September and October are the ideal months to plant tall fescue. Grass seeded earlier is subject to heat stress and diseases, while planting later leaves the plant vulnerable to cold weather. Seeding in December and early spring is generally not recommended because the plant does not have adequate time to develop a deep root system needed to survive Georgia’s hot summers.

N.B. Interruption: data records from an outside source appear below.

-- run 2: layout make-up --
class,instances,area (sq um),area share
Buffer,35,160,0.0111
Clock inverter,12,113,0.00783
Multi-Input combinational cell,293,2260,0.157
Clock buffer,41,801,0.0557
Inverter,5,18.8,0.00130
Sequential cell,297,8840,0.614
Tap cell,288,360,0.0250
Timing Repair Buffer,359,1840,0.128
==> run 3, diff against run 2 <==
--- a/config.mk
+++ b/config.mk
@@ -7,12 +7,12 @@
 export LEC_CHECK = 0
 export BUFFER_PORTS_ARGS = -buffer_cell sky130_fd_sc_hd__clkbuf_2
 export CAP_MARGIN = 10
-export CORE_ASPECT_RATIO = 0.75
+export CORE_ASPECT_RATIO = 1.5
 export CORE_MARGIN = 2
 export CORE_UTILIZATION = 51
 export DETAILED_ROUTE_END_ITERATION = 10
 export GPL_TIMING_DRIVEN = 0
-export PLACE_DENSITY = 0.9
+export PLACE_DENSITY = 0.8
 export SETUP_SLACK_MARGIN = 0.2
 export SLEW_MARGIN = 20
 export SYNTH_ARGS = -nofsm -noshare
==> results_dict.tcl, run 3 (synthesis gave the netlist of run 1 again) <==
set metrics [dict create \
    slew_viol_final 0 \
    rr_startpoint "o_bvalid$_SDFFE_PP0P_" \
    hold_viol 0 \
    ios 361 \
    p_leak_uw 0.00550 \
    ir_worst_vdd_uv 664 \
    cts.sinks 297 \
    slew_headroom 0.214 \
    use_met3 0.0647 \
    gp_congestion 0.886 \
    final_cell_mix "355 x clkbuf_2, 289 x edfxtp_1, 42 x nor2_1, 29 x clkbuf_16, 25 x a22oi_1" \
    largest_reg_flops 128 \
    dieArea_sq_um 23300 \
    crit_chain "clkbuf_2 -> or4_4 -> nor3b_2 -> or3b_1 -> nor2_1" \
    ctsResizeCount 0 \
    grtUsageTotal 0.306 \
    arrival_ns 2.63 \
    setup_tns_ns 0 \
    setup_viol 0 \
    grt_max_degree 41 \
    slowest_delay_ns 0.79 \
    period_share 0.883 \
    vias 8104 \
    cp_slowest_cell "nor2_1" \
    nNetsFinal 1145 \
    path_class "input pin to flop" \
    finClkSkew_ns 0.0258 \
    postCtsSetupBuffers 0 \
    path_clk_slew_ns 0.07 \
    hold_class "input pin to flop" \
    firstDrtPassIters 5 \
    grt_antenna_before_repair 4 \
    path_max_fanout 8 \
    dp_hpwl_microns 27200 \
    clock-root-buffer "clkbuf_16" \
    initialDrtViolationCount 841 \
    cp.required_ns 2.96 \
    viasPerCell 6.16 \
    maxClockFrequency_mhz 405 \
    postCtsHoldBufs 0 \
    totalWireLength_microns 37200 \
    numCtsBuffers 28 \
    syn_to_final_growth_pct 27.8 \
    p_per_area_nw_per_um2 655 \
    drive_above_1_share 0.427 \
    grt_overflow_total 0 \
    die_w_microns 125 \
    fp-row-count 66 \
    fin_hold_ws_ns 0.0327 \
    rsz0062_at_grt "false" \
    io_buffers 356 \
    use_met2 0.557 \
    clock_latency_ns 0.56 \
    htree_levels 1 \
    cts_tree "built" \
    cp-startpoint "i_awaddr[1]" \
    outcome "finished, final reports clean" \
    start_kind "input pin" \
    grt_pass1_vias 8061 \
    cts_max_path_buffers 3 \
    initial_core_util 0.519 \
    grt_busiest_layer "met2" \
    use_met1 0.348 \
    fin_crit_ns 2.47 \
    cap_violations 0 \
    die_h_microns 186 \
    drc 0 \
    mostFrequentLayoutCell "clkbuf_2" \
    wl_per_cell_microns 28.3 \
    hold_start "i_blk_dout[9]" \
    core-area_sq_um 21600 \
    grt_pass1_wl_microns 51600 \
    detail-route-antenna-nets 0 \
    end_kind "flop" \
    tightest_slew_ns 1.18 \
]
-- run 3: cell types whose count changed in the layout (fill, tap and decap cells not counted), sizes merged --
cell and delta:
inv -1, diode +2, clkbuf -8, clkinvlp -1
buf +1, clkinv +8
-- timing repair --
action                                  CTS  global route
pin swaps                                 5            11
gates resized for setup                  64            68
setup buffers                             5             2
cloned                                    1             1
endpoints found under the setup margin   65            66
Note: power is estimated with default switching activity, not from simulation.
<file path="src/audio_fmt_pkg.sv">
// Audio format types. Only 16-bit signed stereo is carried, and the bit clock is a fixed system clock divide.
`default_nettype none

package audio_fmt_pkg;

	//////////////////////////////////////////////////////////////////////
	// Sample and frame layout.
	//////////////////////////////////////////////////////////////////////

	typedef logic signed [15:0] sample_t;	// One PCM sample.

	// Left sits in the upper half of a frame.
	typedef struct packed {
		sample_t left;		// Bits 31:16.
		sample_t right;		// Bits 15:0.
	} stereo_frame_t;

	//////////////////////////////////////////////////////////////////////
	// Serial timing.
	//////////////////////////////////////////////////////////////////////

	localparam int BCLK_HALF  = 2;				// System clocks per bclk half period.
	localparam int FRAME_BITS = 32;				// Bit clocks per stereo frame.
	localparam int BCLK_DIV_W = $clog2(BCLK_HALF);		// Divider counter width.
	localparam int BIT_CNT_W  = $clog2(FRAME_BITS);		// Bit counter width.

	typedef enum logic {
		i2s_idle,		// Line quiet, waiting for a frame.
		i2s_shift		// Frame in progress.
	} i2s_state_t;

endpackage

`default_nettype wire

</file>
<file path="src/mem_fetch_pkg.sv">
// Memory side types. Addresses count 64-bit words, and a block is fixed at 64 words (512 bytes).
`default_nettype none

package mem_fetch_pkg;

	//////////////////////////////////////////////////////////////////////
	// DRAM word interface.
	//////////////////////////////////////////////////////////////////////

	typedef logic [28:0] mem_addr_t;	// Word address, 8-byte units.
	typedef logic [63:0] mem_word_t;	// One chunk, four 16-bit samples.

	//////////////////////////////////////////////////////////////////////
	// Block geometry.
	//////////////////////////////////////////////////////////////////////

	localparam int WORDS_PER_BLOCK = 64;	// 512 bytes per block.

	typedef logic [5:0] block_offset_t;	// Word index inside a block, wraps at 64.
	typedef logic [7:0] block_count_t;	// Blocks per playback, zero means none.

	// Fetcher read machine.
	typedef enum logic {
		fetch_idle,		// Free to issue a read.
		fetch_read_wait		// One read outstanding, waiting on ack.
	} fetch_state_t;

endpackage

`default_nettype wire
</file>
<file path="src/audio_playback_top.sv">
// Playback top. The bit clock comes from the system clock, and the DRAM port needs a real controller.
`timescale 1ns/1ps
`default_nettype none

module audio_playback_top (
	input  logic                        clock,
	input  logic                        reset_l,
	input  logic                        start,
	input  mem_fetch_pkg::mem_addr_t    start_base,
	input  mem_fetch_pkg::block_count_t block_count,
	output logic                        busy,
	output logic                        done,
	output logic                        underrun,
	output mem_fetch_pkg::mem_addr_t    mem_addr,
	output logic                        mem_read_en,
	input  mem_fetch_pkg::mem_word_t    mem_data,
	input  logic                        mem_ack,
	output logic                        bclk,
	output logic                        lrclk,
	output logic                        sdata
);
	import mem_fetch_pkg::*;
	import audio_fmt_pkg::*;

	mem_addr_t     base;		// Sequencer to fetcher.
	logic          base_valid;
	logic          base_ack;
	logic          block_end;
	mem_word_t     chunk;		// Fetcher to unpacker.
	logic          chunk_valid;
	logic          chunk_ack;
	stereo_frame_t frame;		// Unpacker to transmitter.
	logic          frame_valid;
	logic          frame_take;

	playback_sequencer u_seq (.clock, .reset_l, .start, .start_base, .block_count,
		.base, .base_valid, .base_ack, .block_end, .busy, .done);

	sample_fetcher u_fetch (.clock, .reset_l, .mem_data, .mem_ack, .mem_addr,
		.mem_read_en, .chunk, .chunk_valid, .chunk_ack, .base, .base_valid,
		.base_ack, .block_end);

	frame_unpacker u_unpack (.clock, .reset_l, .chunk, .chunk_valid, .chunk_ack,
		.frame, .frame_valid, .frame_take);

	i2s_transmitter u_i2s (.clock, .reset_l, .frame, .frame_valid, .frame_take,
		.busy, .bclk, .lrclk, .sdata, .underrun);

endmodule

`default_nettype wire

</file>
<file path="src/i2s_transmitter.sv">
// I2S master transmitter. bclk runs freely from reset, and a new frame can only start on a bclk falling edge.
`timescale 1ns/1ps
`default_nettype none

module i2s_transmitter (
	input  logic                         clock,
	input  logic                         reset_l,
	input  audio_fmt_pkg::stereo_frame_t frame,
	input  logic                         frame_valid,
	output logic                         frame_take,
	input  logic                         busy,
	output logic                         bclk,
	output logic                         lrclk,
	output logic                         sdata,
	output logic                         underrun
);
	import audio_fmt_pkg::*;

	logic [BCLK_DIV_W-1:0] div_cnt;		// Half period divider.
	logic                  half_tick;	// bclk toggles this cycle.
	logic                  fall_tick;	// bclk falls this cycle.
	logic                  frame_end;	// Boundary, or nothing in flight.
	logic [BIT_CNT_W-1:0]  bit_cnt;		// Bit slot within the frame.
	logic [FRAME_BITS-1:0] shift_reg;	// Outgoing bits, MSB first.
	i2s_state_t            state;

	always_comb begin
		half_tick  = (div_cnt == BCLK_DIV_W'(BCLK_HALF - 1));
		fall_tick  = half_tick & bclk;
		frame_end  = (state == i2s_idle) | (bit_cnt == BIT_CNT_W'(FRAME_BITS - 1));
		frame_take = fall_tick & frame_end & frame_valid;	// Load a new frame.
	end

	//////////////////////////////////////////////////////////////////////
	// Bit clock, word select and data.
	//////////////////////////////////////////////////////////////////////

	always_ff @(posedge clock, negedge reset_l) begin
		if (!reset_l) begin
			div_cnt  <= '0;
			bclk     <= 1'b0;
			lrclk    <= 1'b1;
			sdata    <= 1'b0;
			bit_cnt  <= '0;
			state    <= i2s_idle;
			underrun <= 1'b0;
		end else begin
			underrun <= 1'b0;
			div_cnt  <= half_tick ? '0 : div_cnt + 1'b1;
			if (half_tick)
				bclk <= ~bclk;
			if (fall_tick) begin
				// One slot late. The boundary slot carries the last LSB.
				sdata <= (state == i2s_shift) & shift_reg[FRAME_BITS-1];
				if (!frame_end) begin
					bit_cnt <= bit_cnt + 1'b1;
					if (bit_cnt == BIT_CNT_W'(FRAME_BITS / 2 - 1))
						lrclk <= 1'b1;		// Right channel.
				end else if (frame_valid) begin
					bit_cnt <= '0;
					lrclk   <= 1'b0;		// Left channel.
					state   <= i2s_shift;
				end else begin
					state    <= i2s_idle;
					underrun <= (state == i2s_shift) & busy;	// Data late.
				end
			end
		end
	end

	always_ff @(posedge clock) begin
		if (frame_take)
			shift_reg <= frame;
		else if (fall_tick)
			shift_reg <= shift_reg << 1;
	end

endmodule

`default_nettype wire

</file>
<file path="src/frame_unpacker.sv">
// Word to frame splitter. The low 32 bits of a word play first, then the high 32 bits.
`timescale 1ns/1ps
`default_nettype none

module frame_unpacker (
	input  logic                         clock,
	input  logic                         reset_l,
	input  mem_fetch_pkg::mem_word_t     chunk,
	input  logic                         chunk_valid,
	output logic                         chunk_ack,
	output audio_fmt_pkg::stereo_frame_t frame,
	output logic                         frame_valid,
	input  logic                         frame_take
);
	import audio_fmt_pkg::*;

	logic half_sel;		// High while the upper half is on offer.
	logic take_ok;		// Take of a frame that is really there.

	//////////////////////////////////////////////////////////////////////
	// Half select.
	//////////////////////////////////////////////////////////////////////

	always_comb begin
		take_ok     = frame_take & chunk_valid;
		frame_valid = chunk_valid;			// Each word gives two frames.
		chunk_ack   = take_ok & half_sel;		// Word used up.

		if (half_sel)
			frame = stereo_frame_t'(chunk[63:32]);	// Second frame.
		else
			frame = stereo_frame_t'(chunk[31:0]);	// First frame.
	end

	// Toggles on every take, so it is back at the low half
	// when the fetcher presents its next word.
	always_ff @(posedge clock, negedge reset_l) begin
		if (!reset_l)
			half_sel <= 1'b0;
		else if (take_ok)
			half_sel <= ~half_sel;
	end

endmodule

`default_nettype wire

</file>
<file path="src/sample_fetcher.sv">
// Block fetcher. One read outstanding at a time, and mem_ack is valid only for the cycle that holds the data.
`timescale 1ns/1ps
`default_nettype none

module sample_fetcher (
	input  logic                     clock,
	input  logic                     reset_l,
	input  mem_fetch_pkg::mem_word_t mem_data,
	input  logic                     mem_ack,
	output mem_fetch_pkg::mem_addr_t mem_addr,
	output logic                     mem_read_en,
	output mem_fetch_pkg::mem_word_t chunk,
	output logic                     chunk_valid,
	input  logic                     chunk_ack,
	input  mem_fetch_pkg::mem_addr_t base,
	input  logic                     base_valid,
	output logic                     base_ack,
	output logic                     block_end
);
	import mem_fetch_pkg::*;

	//////////////////////////////////////////////////////////////////////
	// Block state.
	//////////////////////////////////////////////////////////////////////

	mem_addr_t     addr;		// Base of the block being read.
	logic          addr_valid;	// A block is held.
	block_offset_t offset;		// Next word to read.
	fetch_state_t  state;		// Read machine.
	logic          word_done;	// Data returned for the outstanding read.

	//////////////////////////////////////////////////////////////////////
	// Strobes and address.
	//////////////////////////////////////////////////////////////////////

	always_comb begin
		base_ack    = base_valid & ~addr_valid;		// Take a base whenever empty.
		mem_read_en = (state == fetch_idle) & addr_valid & ~chunk_valid;	// Back-pressure.
		word_done   = (state == fetch_read_wait) & mem_ack;
		block_end   = word_done & (offset == block_offset_t'(WORDS_PER_BLOCK - 1));
		mem_addr    = addr + mem_addr_t'(offset);
	end

	//////////////////////////////////////////////////////////////////////
	// Control registers.
	//////////////////////////////////////////////////////////////////////

	always_ff @(posedge clock, negedge reset_l) begin
		if (!reset_l) begin
			state       <= fetch_idle;
			addr_valid  <= 1'b0;
			offset      <= '0;
			chunk_valid <= 1'b0;
		end else begin
			unique case (state)
				fetch_idle: begin
					if (mem_read_en)
						state <= fetch_read_wait;
				end
				fetch_read_wait: begin
					if (mem_ack)
						state <= fetch_idle;
				end
			endcase

			if (base_ack)
				addr_valid <= 1'b1;
			else if (block_end)
				addr_valid <= 1'b0;		// Block released on its last word.

			if (word_done)
				offset <= offset + 1'b1;	// Wraps to zero after word 63.

			// Held until the unpacker has used both halves.
			if (word_done)
				chunk_valid <= 1'b1;
			else if (chunk_ack)
				chunk_valid <= 1'b0;
		end
	end

	// Payload registers.
	always_ff @(posedge clock) begin
		if (base_ack)
			addr <= base;
		if (word_done)
			chunk <= mem_data;		// Captured in the single ack cycle.
	end

endmodule

`default_nettype wire

</file>
<file path="src/playback_sequencer.sv">
// Block sequencer. A start with a block count of zero is ignored, as is any start while busy.
`timescale 1ns/1ps
`default_nettype none

module playback_sequencer (
	input  logic                       clock,
	input  logic                       reset_l,
	input  logic                       start,
	input  mem_fetch_pkg::mem_addr_t   start_base,
	input  mem_fetch_pkg::block_count_t block_count,
	output mem_fetch_pkg::mem_addr_t   base,
	output logic                       base_valid,
	input  logic                       base_ack,
	input  logic                       block_end,
	output logic                       busy,
	output logic                       done
);
	import mem_fetch_pkg::*;

	block_count_t offer_left;	// Bases not yet taken by the fetcher.
	block_count_t end_left;		// Blocks not yet fully read.
	logic         accept;		// Start request taken.
	logic         base_take;	// Fetcher took the current base.

	always_comb begin
		accept    = start & ~busy & (block_count != '0);
		base_take = base_valid & base_ack;
	end

	always_ff @(posedge clock, negedge reset_l) begin
		if (!reset_l) begin
			base_valid <= 1'b0;
			busy       <= 1'b0;
			done       <= 1'b0;
			offer_left <= '0;
			end_left   <= '0;
		end else begin
			done <= 1'b0;				// Single cycle pulse.
			if (accept) begin
				busy       <= 1'b1;
				base_valid <= 1'b1;		// First base offered next cycle.
				offer_left <= block_count;
				end_left   <= block_count;
			end else begin
				if (base_take) begin
					offer_left <= offer_left - 1'b1;
					if (offer_left == block_count_t'(1))
						base_valid <= 1'b0;	// Last base handed over.
				end
				if (block_end && busy) begin
					end_left <= end_left - 1'b1;
					if (end_left == block_count_t'(1)) begin
						busy <= 1'b0;		// Falls together with done.
						done <= 1'b1;
					end
				end
			end
		end
	end

	// Next base is ready while the fetcher still reads the current block.
	always_ff @(posedge clock) begin
		if (accept)
			base <= start_base;
		else if (base_take)
			base <= base + mem_addr_t'(WORDS_PER_BLOCK);
	end

endmodule

`default_nettype wire

</file>
File: src/cps2CryptPkg.sv
// CPS2 program decryption shared types
// widths of words, addresses and key material, plus the record that walks the pipe

package cps2CryptPkg;

    // opcode path
    typedef logic [15:0]  cryptWordT;  // one 68000 opcode word
    typedef logic [7:0]   halfT;       // feistel half word
    typedef logic [22:0]  wordAddrT;   // cpu word address, a23..a1

    // key material
    typedef logic [63:0]  keyT;        // four 16-bit round keys
    typedef logic [15:0]  rangeT;      // upper limit on addr[22:7]
    typedef logic [159:0] rawCfgT;     // loaded config before the bit map
    typedef logic [7:0]   cfgByteT;    // one config byte from the host

    localparam int CfgBytes = 20;      // bytes per full config load

    // one fetch in flight
    typedef struct packed {
        wordAddrT  addr;   // word address of the fetch
        cryptWordT data;   // opcode word, cipher or plain
        logic      crypt;  // word lies in the encrypted range
        logic      valid;  // slot holds a fetch
    } fetchT;

endpackage
File: src/cps2Decrypt.sv
// CPS2 program decryption top
// config loader, range check and Feistel pipe, fetch to output in
// 1 + NumRounds cycles
`timescale 1ns/1ps

module cps2Decrypt
    import cps2CryptPkg::*;
#(
    parameter int NumRounds = 4      // pipe depth, 1..4
) (
    input  logic      clk,
    input  logic      rst,

    // config stream
    input  cfgByteT   cfgByte,
    input  logic      cfgWe,         // byte taken on each rising edge

    // opcode fetch, one per cycle at most
    input  logic      fetchValid,
    input  wordAddrT  fetchAddr,
    input  cryptWordT fetchData,

    // decrypted word, single cycle pulse, no back-pressure
    output logic      outValid,
    output wordAddrT  outAddr,
    output cryptWordT outData,
    output logic      keyReady
);

    keyT   key;        // mapped key
    rangeT addrRng;    // mapped range limit
    fetchT rangeOut;   // registered fetch with crypt flag
    fetchT pipeOut;    // after the last round

    cps2KeyLoad u_keyLoad (
        .clk      (clk),
        .rst      (rst),
        .cfgByte  (cfgByte),
        .cfgWe    (cfgWe),
        .key      (key),
        .addrRng  (addrRng),
        .keyReady (keyReady)
    );

    cps2RangeCheck u_rangeCheck (
        .clk        (clk),
        .rst        (rst),
        .fetchValid (fetchValid),
        .fetchAddr  (fetchAddr),
        .fetchData  (fetchData),
        .addrRng    (addrRng),
        .keyReady   (keyReady),
        .stageOut   (rangeOut)
    );

    cps2FeistelPipe #(
        .NumRounds (NumRounds)
    ) u_feistelPipe (
        .clk      (clk),
        .rst      (rst),
        .stageIn  (rangeOut),
        .key      (key),
        .stageOut (pipeOut)
    );

    // unpack the last stage
    assign outValid = pipeOut.valid;
    assign outAddr  = pipeOut.addr;
    assign outData  = pipeOut.data;

endmodule

File: src/cps2FeistelPipe.sv
// CPS2 Feistel pipeline
// chains the round stages, one cycle each, and hands every stage its
// 16-bit slice of the key
`timescale 1ns/1ps

module cps2FeistelPipe
    import cps2CryptPkg::*;
#(
    parameter int NumRounds = 4    // 1..4, one key slice per round
) (
    input  logic  clk,
    input  logic  rst,
    input  fetchT stageIn,         // from the range check
    input  keyT   key,             // used live by every stage
    output fetchT stageOut         // after the last round
);

    localparam int SliceW = $bits(cryptWordT);

    fetchT     chain [NumRounds+1];  // stage boundaries, 0 is the input
    cryptWordT roundKey [NumRounds];  // per round key slices

    assign chain[0] = stageIn;

    genvar i;
    generate
        for (i = 0; i < NumRounds; i++) begin : gRound
            // round i takes key bits 16i+15 down to 16i
            assign roundKey[i] = key[SliceW * i +: SliceW];

            cps2FeistelRound #(
                .RoundIdx (i)
            ) u_round (
                .clk      (clk),
                .rst      (rst),
                .stageIn  (chain[i]),
                .roundKey (roundKey[i]),
                .stageOut (chain[i+1])
            );
        end
    endgenerate

    assign stageOut = chain[NumRounds];  // crypt flag still set for decrypted words

endmodule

During the summer months, it is common for the canopy of tall fescue to thin and become more open. This is a heat-stress survival mechanism that allows the plant to conserve energy until climatic conditions are favorable for growth. However, a thinned and open canopy makes the tall fescue less competitive and more susceptible to summer annual grassy weeds, like crabgrass. Preemergence herbicides are needed to minimize weed pressure, but research has shown that these herbicides pose the least amount of risk to tall fescue that was seeded the previous September and October. Tall fescue seeded in November and then treated with preemergence herbicides the following February had lower turfgrass quality ratings and reduced stand density compared to tall fescue seeded in October.

Soil Preparation

Proper soil preparation is critical for an effective seed establishment. Ridding the lawn of debris, tilling, incorporating lime and fertilizer, and smoothing the surface are all necessary prior to seeding. Add any amendments such as organic matter or topsoil for soil improvement and till thoroughly into the existing soil. After initial preparation is completed and the area is properly leveled, collect a soil sample to obtain soil fertilizer recommendations. Then incorporate the starter fertilizer and lime 3 to 4 inches into the soil before planting. If equipment permits, tilling deeper is always better.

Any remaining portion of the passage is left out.